**WHAT YOU ARE ASKED TO DO**
Would you find each line in the entries below with the string "SEED" and copy it?
=====
[src/rtl/ena_scheduler_pkg.sv]
// Shared types and helpers for ena_scheduler: FSM state encoding, LFSR tap
// constants per width, and the rotating first-set-bit grant and popcount helpers.
package ena_sched_pkg;

    typedef enum logic [2:0] {
        S_IDLE,
        S_PICK,
        S_FIRE,
        S_SETTLE,
        S_DONE,
        S_DEADLOCK
    } ena_sched_state_t;

    // Helpers work on a fixed maximum width; callers zero-extend narrower vectors.
    localparam int ENA_MAX_W = 64;
    localparam int IDX_W     = 6;

    localparam logic [31:0] LFSR_TAPS_8  = 32'h0000_00B8;
    localparam logic [31:0] LFSR_TAPS_16 = 32'h0000_B400;
    localparam logic [31:0] LFSR_TAPS_32 = 32'h8020_0003;

    function automatic logic [31:0] lfsr_taps(input int w);
        case (w)
            8:       return LFSR_TAPS_8;
            16:      return LFSR_TAPS_16;
            32:      return LFSR_TAPS_32;
            default: return (32'h1 << (w - 1)) | 32'h1;
        endcase
    endfunction

    // Bits above the caller's width are zero, so wrapping at ENA_MAX_W matches
    // wrapping at the caller's width.
    function automatic logic [ENA_MAX_W-1:0] rr_pick(input logic [ENA_MAX_W-1:0] cand,
                                                     input logic [IDX_W-1:0] start);
        logic [ENA_MAX_W-1:0] grant;
        logic [IDX_W-1:0]     idx;
        logic                 found;
        grant = '0;
        found = 1'b0;
        for (int k = 0; k < ENA_MAX_W; k++) begin
            idx = start + IDX_W'(k);
            if (!found && cand[idx]) begin
                grant[idx] = 1'b1;
                found      = 1'b1;
            end
        end
        return grant;
    endfunction

    function automatic logic [IDX_W:0] popcount(input logic [ENA_MAX_W-1:0] v);
        logic [IDX_W:0] c;
        c = '0;
        for (int k = 0; k < ENA_MAX_W; k++) begin
            c = c + {{IDX_W{1'b0}}, v[k]};
        end
        return c;
    endfunction

endpackage

[src/rtl/ena_scheduler_lfsr.sv]
// lfsr_prng: right-shifting Galois LFSR that steps once per cycle while adv is high.
module lfsr_prng
    import ena_sched_pkg::*;
#(
    parameter int           W    = 16,
    parameter logic [W-1:0] SEED = W'(16'hACE1)
) (
    input  logic         clk,
    input  logic         reset,
    input  logic         adv,
    output logic [W-1:0] q
);

    // Top tap bit is always set, so a non-zero state can never shift to zero.
    localparam logic [W-1:0] TAPS = W'(lfsr_taps(W));

    logic [W-1:0] q_q;
    logic [W-1:0] q_d;

    always_comb begin
        q_d = q_q;
        if (adv) begin
            q_d = q_q[0] ? ((q_q >> 1) ^ TAPS) : (q_q >> 1);
        end
    end

    always_ff @(posedge clk) begin
        if (reset) begin
            q_q <= SEED;
        end else begin
            q_q <= q_d;
        end
    end

    assign q = q_q;

endmodule

[src/rtl/ena_scheduler.sv]
// ena_scheduler: fires pseudo-randomly chosen excited signals of a clocked circuit model,
// one PICK/FIRE/SETTLE step at a time. Define ENA_SCHED_CONCURRENT_EN to allow multi-fire steps.
module ena_scheduler
    import ena_sched_pkg::*;
#(
    parameter int                N_ENA      = 8,
    parameter int                LFSR_W     = 16,
    parameter logic [LFSR_W-1:0] SEED       = 16'hACE1,
    parameter int                MAX_EVENTS = 1024,
    parameter int                CNT_W      = 16
) (
    input  logic             clk,
    input  logic             reset,
    input  logic             start,
    input  logic             stop,
    input  logic [N_ENA-1:0] excited,
    input  logic [N_ENA-1:0] mask,
    output logic [N_ENA-1:0] ena,
    output logic             busy,
    output logic             deadlock,
    output logic             done,
    output logic [CNT_W-1:0] events
);

    localparam int               SEL_W   = (N_ENA > 1) ? $clog2(N_ENA) : 1;
    localparam logic [CNT_W-1:0] MAX_CNT = CNT_W'(MAX_EVENTS);

    ena_sched_state_t     state_q, state_d;
    logic [N_ENA-1:0]     ena_q, ena_d;
    logic [CNT_W-1:0]     events_q, events_d;
    logic [LFSR_W-1:0]    lfsr_q;
    logic                 lfsr_adv;
    logic [N_ENA-1:0]     cand;
    logic [N_ENA-1:0]     grant;
    logic [ENA_MAX_W-1:0] cand_ext;
    logic [ENA_MAX_W-1:0] rr_grant_ext;
    logic [ENA_MAX_W-1:0] grant_ext;
    logic [SEL_W-1:0]     sel;
    logic [CNT_W-1:0]     inc;
    logic [CNT_W:0]       sum;
    logic                 run_complete;
    logic                 unused_bits;

    lfsr_prng #(
        .W    (LFSR_W),
        .SEED (SEED)
    ) u_lfsr (
        .clk   (clk),
        .reset (reset),
        .adv   (lfsr_adv),
        .q     (lfsr_q)
    );

    assign cand = excited & mask;

    // Rotating start index from the LFSR, folded back into range for non-power-of-two widths.
    always_comb begin
        cand_ext              = '0;
        cand_ext[N_ENA-1:0]   = cand;
        sel                   = lfsr_q[SEL_W-1:0];
        if (32'(sel) >= 32'(N_ENA)) begin
            sel = sel - SEL_W'(N_ENA);
        end
        rr_grant_ext = rr_pick(cand_ext, IDX_W'(sel));
    end

`ifdef ENA_SCHED_CONCURRENT_EN
    localparam int REP = N_ENA / LFSR_W + 1;

    logic [REP*LFSR_W-1:0] lfsr_rep;
    logic [N_ENA-1:0]      mix;

    // An empty random subset falls back to a single grant so every step fires something.
    assign lfsr_rep     = {REP{lfsr_q}};
    assign mix          = cand & lfsr_rep[N_ENA-1:0];
    assign grant        = (mix != '0) ? mix : rr_grant_ext[N_ENA-1:0];
    assign run_complete = (MAX_EVENTS != 0) && (events_q >= MAX_CNT);
    assign unused_bits  = ^{lfsr_q, rr_grant_ext, lfsr_rep};
`else
    assign grant        = rr_grant_ext[N_ENA-1:0];
    assign run_complete = (MAX_EVENTS != 0) && (events_q == MAX_CNT);
    assign unused_bits  = ^{lfsr_q, rr_grant_ext};
`endif

    always_comb begin
        grant_ext            = '0;
        grant_ext[N_ENA-1:0] = grant;
        inc                  = CNT_W'(popcount(grant_ext));
        sum                  = {1'b0, events_q} + {1'b0, inc};
    end

    always_ff @(posedge clk) begin
        if (reset) begin
            state_q <= S_IDLE;
        end else begin
            state_q <= state_d;
        end
    end

    always_comb begin
        state_d = state_q;
        case (state_q)
            S_IDLE, S_DONE, S_DEADLOCK: begin
                if (start) state_d = S_PICK;
            end
            S_PICK: begin
                if (stop)              state_d = S_IDLE;
                else if (cand == '0)   state_d = S_DEADLOCK;
                else                   state_d = S_FIRE;
            end
            S_FIRE:   state_d = S_SETTLE;
            S_SETTLE: begin
                if (stop)              state_d = S_IDLE;
                else if (run_complete) state_d = S_DONE;
                else                   state_d = S_PICK;
            end
            default:  state_d = S_IDLE;
        endcase
    end

    always_comb begin
        busy     = 1'b0;
        deadlock = 1'b0;
        done     = 1'b0;
        case (state_q)
            S_PICK, S_FIRE, S_SETTLE: busy     = 1'b1;
            S_DONE:                   done     = 1'b1;
            S_DEADLOCK:               deadlock = 1'b1;
            default: ;
        endcase
    end

    // ena_d defaults to zero, so a grant loaded in PICK is visible for the FIRE cycle only.
    always_comb begin
        ena_d    = '0;
        events_d = events_q;
        lfsr_adv = 1'b0;
        case (state_q)
            S_IDLE, S_DONE, S_DEADLOCK: begin
                if (start) events_d = '0;
            end
            S_PICK: begin
                if (!stop && (cand != '0)) begin
                    ena_d    = grant;
                    events_d = sum[CNT_W] ? '1 : sum[CNT_W-1:0];
                    lfsr_adv = 1'b1;
                end
            end
            default: ;
        endcase
    end

    always_ff @(posedge clk) begin
        if (reset) begin
            ena_q    <= '0;
            events_q <= '0;
        end else begin
            ena_q    <= ena_d;
            events_q <= events_d;
        end
    end

    assign ena    = ena_q;
    assign events = events_q;

endmodule

[config.mk]
export PLATFORM = sky130hd
export DESIGN_NAME = ena_scheduler
export DESIGN_NICKNAME = d
export VERILOG_FILES = /design/src/rtl/ena_scheduler_pkg.sv /design/src/rtl/ena_scheduler_lfsr.sv /design/src/rtl/ena_scheduler.sv
export SDC_FILE = /design/constraint.sdc
export NUM_CORES = 1
export LEC_CHECK = 0
export ABC_AREA = 1
export ABC_CLOCK_PERIOD_IN_PS = 7170
export CAP_MARGIN = 20
export CORE_MARGIN = 3
export CORE_UTILIZATION = 59
export CTS_CLUSTER_SIZE = 14
export DETAILED_ROUTE_END_ITERATION = 7
export DONT_BUFFER_PORTS = 1
export PLACE_DENSITY = 0.78
export SLEW_MARGIN = 20
export SYNTH_ARGS = -nofsm -noshare
export SYNTH_HDL_FRONTEND = slang
export SYNTH_SLANG_ARGS = --single-unit
[constraint.sdc]
create_clock -name clk -period 7.17 [get_ports clk]
set_input_delay 0.717 -clock clk [delete_from_list [all_inputs] [get_ports clk]]
set_output_delay 0.717 -clock clk [all_outputs]
set_load 0.02 [all_outputs]
# Word level (Yosys, flattened, before mapping)
# Cells that the tools add are included.
dict set report totals {
  register_bits 43
  inputBits 20
  output_inout_bits 27
  word_cells 877
}
dict set report op_classes {
  add_sub_neg 71
  magnitude_cmp 128
  eq_ne 8
  mux 399
  bitwise_logic 67
  reduce_logical 200
}
# cell count
set ops {}
lappend ops {{$mux W8} 64}
lappend ops {{$or A8 B8 Y8} 63}
lappend ops {{$bmux W1 S6} 63}
lappend ops {{$demux W1 S6} 63}
lappend ops {{$lt A6 B7 Y1 const B} 48}
lappend ops {{$ge A6 B1 Y1 const B} 48}
lappend ops {{$mux W1} 196}
lappend ops {{$logic_and A1 B1 Y1} 128}
lappend ops {{$add A3 B5 Y6 const B} 16}
lappend ops {{$add A3 B6 Y6 const B} 16}
lappend ops {{$logic_not A1 Y1} 64}
lappend ops {{$mux W16} 4}
lappend ops {{$lt A5 B7 Y1 const B} 8}
lappend ops {{$lt A4 B7 Y1 const B} 7}
lappend ops {{$add A4 B5 Y6 const B} 8}
lappend ops {{$add A3 B4 Y5 const B} 8}
lappend ops {{$ge A5 B1 Y1 const B} 8}
lappend ops {{$pmux W16 S2} 1}
lappend ops {{$ge A4 B1 Y1 const B} 7}
lappend ops {{$add A4 B4 Y5 const B} 4}
lappend ops {{$add A16 B7 Y17} 1}
lappend ops {{$add A3 B3 Y4 const B} 4}
lappend ops {{$eq A16 B11 Y1 const B} 1}
lappend ops {{$mux W3} 5}
lappend ops {{other kinds (30)} 38}

# Longest topological paths before layout
# Gate-level depths: netlist of run 1.
dict set report depth {
  ltp_word 204
  mapped_depth 47
  mapped_depth_nobuf 46
}

# Cells and area by module
# From an unflattened synthesis of run 1, not the netlist that was laid out.
dict set report unflattened {
  hier_cells 747
  hier_area_um2 4425.5
}
# module n_inst cells_each area_each_um2 seq_area_each_um2
set modules_own_cells {}
lappend modules_own_cells {ena_scheduler 1 667 3799.9 540.5}
lappend modules_own_cells {lfsr_prng 1 80 625.6 320.3}

# Worst setup path before layout of run 1
# Ideal clock, no wire load.
dict set report synth_timing {
  path_kind {reg2reg}
  start {reg u_lfsr.q_q[1], in the netlist u_lfsr.q[1]}
  end {reg events_q[7], in the netlist events[7]}
  setup_ns 0.057
  t_arrival_ns 7.263
  t_required_ns 7.113
  path_slack_ns -0.149
  stages_incl_launch_ff 46
  period_less_slack_ns 7.319
  cell_sequence {dfxtp_1 ha_1 clkbuf_1 inv_1 ha_1 buf_2 inv_1 nand3_2 nand3_2 nand3_4 nor2_4 nand4_4 nor3_4 nand4_2 nor2_4 nand3_2 nor2_2 nand2_1 [... 10 more ...] fa_1 nor2_1 o21ai_0 nand2_1 nand2_1 nor2_1 inv_1 nor3_1 inv_1 nor2_1 inv_1 nor2_1 nand3_1 nor3_1 nor3_1 o22ai_1 nand2_1 inv_1}
}
dict set report synth_via {
  elab_chain_cells 203
  elab_cells_between_ends 838
  cone_classes {add/sub (71); order compare (128); mux (386); bitwise (63); reduce/logical (190)}
}
# element line
set synth_rtl {}
lappend synth_rtl {{start: declaration} ena_scheduler_lfsr.sv:17} ;# logic [W-1:0] q_q;
lappend synth_rtl {{start signal: assignment} ena_scheduler_lfsr.sv:31} ;# q_q <= q_d;
lappend synth_rtl {{parallel branches: the longest is 191 deep, another holds $lt A4 B7 Y1} --}
lappend synth_rtl {{$mux W8 (*)} ena_scheduler_pkg.sv:42} ;# if (!found && cand[idx]) begin
lappend synth_rtl {{$add A1 B1 Y2} ena_scheduler_pkg.sv:54} ;# c = c + {{IDX_W{1'b0}}, v[k]};
lappend synth_rtl {{$add A2 B1 Y3} ena_scheduler_pkg.sv:54}
lappend synth_rtl {{$add A3 B1 Y4} ena_scheduler_pkg.sv:54}
lappend synth_rtl {{$add A4 B1 Y5} ena_scheduler_pkg.sv:54}
lappend synth_rtl {{$add A5 B1 Y6} ena_scheduler_pkg.sv:54}
lappend synth_rtl {{$add A6 B1 Y7} ena_scheduler_pkg.sv:54}
lappend synth_rtl {{$add A7 B1 Y7 (*)} ena_scheduler_pkg.sv:54}
lappend synth_rtl {{$add A16 B7 Y17 (*)} ena_scheduler.sv:89} ;# sum = {1'b0, events_q} + {1'b0, inc};
lappend synth_rtl {{$mux W16 (*)} ena_scheduler.sv:145} ;# events_d = sum[CNT_W] ? '1 : sum[CNT_W-1:0];
lappend synth_rtl {{$mux W16 (*)} ena_scheduler.sv:143} ;# if (!stop && (cand != '0)) begin
lappend synth_rtl {{$pmux W16 S2 (*)} ena_scheduler.sv:138} ;# case (state_q)
lappend synth_rtl {{end signal: assignment} ena_scheduler.sv:159} ;# events_q <= events_d;
lappend synth_rtl {{end: declaration} ena_scheduler.sv:30} ;# logic [CNT_W-1:0] events_q, events_d;
# Every way passes the cells marked *. The select of a mux whose other input is x is not followed.
# A chain may end at the register's enable or synchronous reset.

# Worst setup path in the final report of run 1
dict set report layout_timing {
  start {reg u_lfsr.q_q[1], in the netlist u_lfsr.q[1]}
  end {reg events_q[10], in the netlist events[10]}
}
# Same word-level chain as after synthesis.

==> impl_metrics.tcl, run 1 <==
set metrics [dict create \
    leakagePower_nw 2.544 \
    synth_most_common_cell "nand2_1" \
    cts_buffers 5 \
    drtIter0Drc 726 \
    place.gp.congestion 1.070 \
    dr_total_vias 5848 \
    finalNetCount 896 \
    clkPwrFrac_pct 13.2 \
    hold_depth 2 \
    p_switching_uw 581.6 \
    fp-row-count 31 \
    switching_share_pct 49.73 \
    dieWidth_um 94.96 \
    antenna_left 0 \
    clk_pin_slew_ps 90 \
    yosys-top-cells-count "nand2_1 (163), nor2_1 (148), inv_1 (115)" \
    r2r_cells 44 \
    fin_ws_ps -96.55 \
    yosysTopAreaCell "dfxtp_1" \
    syn-cell-area_sq_mm 0.004669 \
    maxSlewHeadroom_pct 44.27 \
    htree_levels 2 \
    syn_avg_cell_area_sq_um 5.801 \
    synth_edf_count 0 \
    cts_tree "done" \
    area_growth_syn_to_layout_pct 19.08 \
    critPathKind "reg -> reg" \
    ir_drop_mv 0.1496 \
    power.internal_uw 588.0 \
    finalHoldViolations 0 \
    synthFlopType "dfxtp_1" \
    routedWlPerCell_um 17.53 \
    syn_inst 805 \
    critPathRequiredTime_ps 7410 \
    globalRouteTotalUtil_pct 34.20 \
    initial_utilization_pct 62.70 \
    cp_max_fo 7 \
    crit_top_cell "nor2_4" \
    tns_ps -587.4 \
    synth_area_leaders "dfxtp_1 (18%), nand2_1 (13%), nor2_1 (12%)" \
    die_area_sq_mm 0.009017 \
    slew_viol_final 0 \
    place_hpwl_mm 11.80 \
    numPortBuffers 0 \
    crit_arrival_ps 7500 \
    drive_above_1_share_pct 19.01 \
    vias_per_cell 6.182 \
    antenna_found_initial 0 \
    ys_ff_latch 43 \
    cpPeakStageDelay_ps 510 \
    fmax_mhz 137.6 \
    root_buffer "clkbuf_8" \
    start_kind "register" \
    placed_cell_area_sq_mm 0.004974 \
    clock_latency_ps 300 \
    hold_path_class "reg -> reg" \
    fin_worst_skew_ps 8.878 \
    seq_area_frac_synth_pct 18.44 \
    worst_setup_path_end_kind "register" \
    syn-num-nets 855 \
    worstMarginPinSlew_ps 833.6 \
    fin_crit_sh_pct 101.3 \
    rsz0062_at_grt "yes" \
    grt_pass1_wl_mm 24.18 \
    cts.sinks 43 \
    violations "negative setup slack" \
    firstDrtPassIters 5 \
    p_comb_share_pct 63.6 \
    drcViolationCount 0 \
    powerDensity_mw_per_mm2 210.4 \
    ys_warn_count 0 \
    fin_area_sq_mm 0.005560 \
    crit_slowest_cell "fa_1" \
    wirelength_mm 16.58 \
    max_cap_violations 0 \
    setup_viol 13 \
    die_height_um 94.96 \
    diodes 0 \
    pin_count 47 \
    grt_max_degree 26 \
    first_global_vias 4964 \
    fin_crit_ps 7267 \
    status "complete, but fails checks" \
    synth_cell_types 45 \
    synth_top_area_share_pct 18.44 \
    p_seq_share_pct 23.2 \
    async_flop_share_pct 0 \
    grt_overflow_total 0 \
    clk_path_buf_depth 2 \
    core_area_sq_mm 0.007447 \
]
## kinds of logic (layout without fill, tap and decap cells)
kind of cell             Yosys count  in the layout  share of synthesized area, %
adder cells (fa/ha/maj)           30             30                         8.843
XOR/XNOR                           4              4                        0.7502
AND/OR/NAND/NOR                  511            511                         50.64
buffers and inverters            140            182                         11.76
flip-flops                        43             43                         18.44
AO/OA/AOI/OAI                     77             77                         9.566
## final cells by class
type                            count  area (sq um)
Multi-Input combinational cell    622          3597
Timing Repair Buffer               53         412.9
Clock buffer                        6         72.57
Sequential cell                    43         869.6
Tap cell                           99         123.9
Fill cell                         617          1887
Inverter                          121         471.7
Clock inverter                      2         12.51
## state kept, by name, indices dropped and copies added, names as in the netlist
register,count
state_q,3
events,16
u_lfsr.q,16
ena,8
## worst paths after layout
kind / from / end / slack [ps]
max: u_lfsr.q[1] / events[10] / -100
min reg2reg: u_lfsr.q[8] / u_lfsr.q[7] / 480
max reg2reg: u_lfsr.q[1] / events[10] / -100
min: u_lfsr.q[8] / u_lfsr.q[7] / 480
## power groups by stage
stage / combinational [mW] / sequential, mW / clock [mW]
final: 0.744 / 0.272 / 0.154
after global routing: 0.801 / 0.274 / 0.165
after CTS: 0.618 / 0.270 / 0.152
after detailed placement: 0.605 / 0.275 / 0
after global placement: 0.594 / 0.274 / 0
after floorplan: 0.428 / 0.274 / 0
## placed cells by master (no fill, tap or decap), types with 4 or more instances in the layout
| cell type | netlist | final |
|---|---|---|
| a21oi_1 | 23 | 23 |
| buf_4 | 1 | 49 |
| buf_6 | 2 | 4 |
| clkbuf_8 | 0 | 5 |
| dfxtp_1 | 43 | 40 |
| ha_1 | 25 | 17 |
| ha_4 | 0 | 7 |
| inv_1 | 115 | 106 |
| inv_2 | 5 | 9 |
| inv_4 | 0 | 4 |
| nand2_1 | 163 | 155 |
| nand2_2 | 4 | 9 |
| nand2_4 | 1 | 4 |
| nand3_1 | 99 | 91 |
| nand3_2 | 9 | 11 |
| nand3_4 | 1 | 7 |
| nand4_1 | 37 | 37 |
| nor2_1 | 148 | 135 |
| nor2_2 | 9 | 14 |
| nor2_4 | 3 | 11 |
| nor3_1 | 26 | 23 |
| o21ai_0 | 32 | 22 |
| o21ai_1 | 1 | 5 |
| o21ai_2 | 0 | 6 |
| o22ai_1 | 5 | 5 |
| xnor2_1 | 4 | 4 |
## worst max-delay path, delay by kind of cell, from the launching register on
family	cells	cell delay, ps
flops	1	410
compound gates	3	270
fa+ha+maj	6	2570
simple gates	25	2980
buf+inv	10	930
## routing by layer
metal | vias up | track usage (%) | wire length (um)
li1 | 2722 | - | -
met1 | 2606 | 48.75 | 6595
met2 | 442 | 52.61 | 7399
met3 | 78 | 5.100 | 1957
met4 | 0 | 11.06 | 626
met5 | - | 0 | 0
## repair_timing
action | CTS | global route
pin swaps | 2 | 22
gates resized for setup | 14 | 95
endpoints found under the setup margin | 15 | 16
setup buffers | 1 | 16
hold buffers | 0 | 0
## through the flow
stage | power, mW | worst slack [ps] | instances | util (%) | hold slack [ps]
2_1_floorplan | 0.7022 | 1.402 | 805 | - | 423.6
3_3_place_gp | 0.8684 | 116.4 | 921 | 66.78 | 435.6
3_5_place_dp | 0.8796 | -172.6 | 921 | 66.78 | 452.0
4_1_cts | 1.040 | 27.88 | 930 | 68.62 | 472.1
5_1_grt | 1.240 | -459.2 | 946 | 74.66 | 468.4
6_report | 1.170 | -96.55 | 946 | 74.66 | 475.2
(Power assumes the default switching activity.)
=====
**OUTPUT FOR THIS EXERCISE**
    parameter logic [W-1:0] SEED = W'(16'hACE1)
            q_q <= SEED;
    parameter logic [LFSR_W-1:0] SEED       = 16'hACE1,
        .SEED (SEED)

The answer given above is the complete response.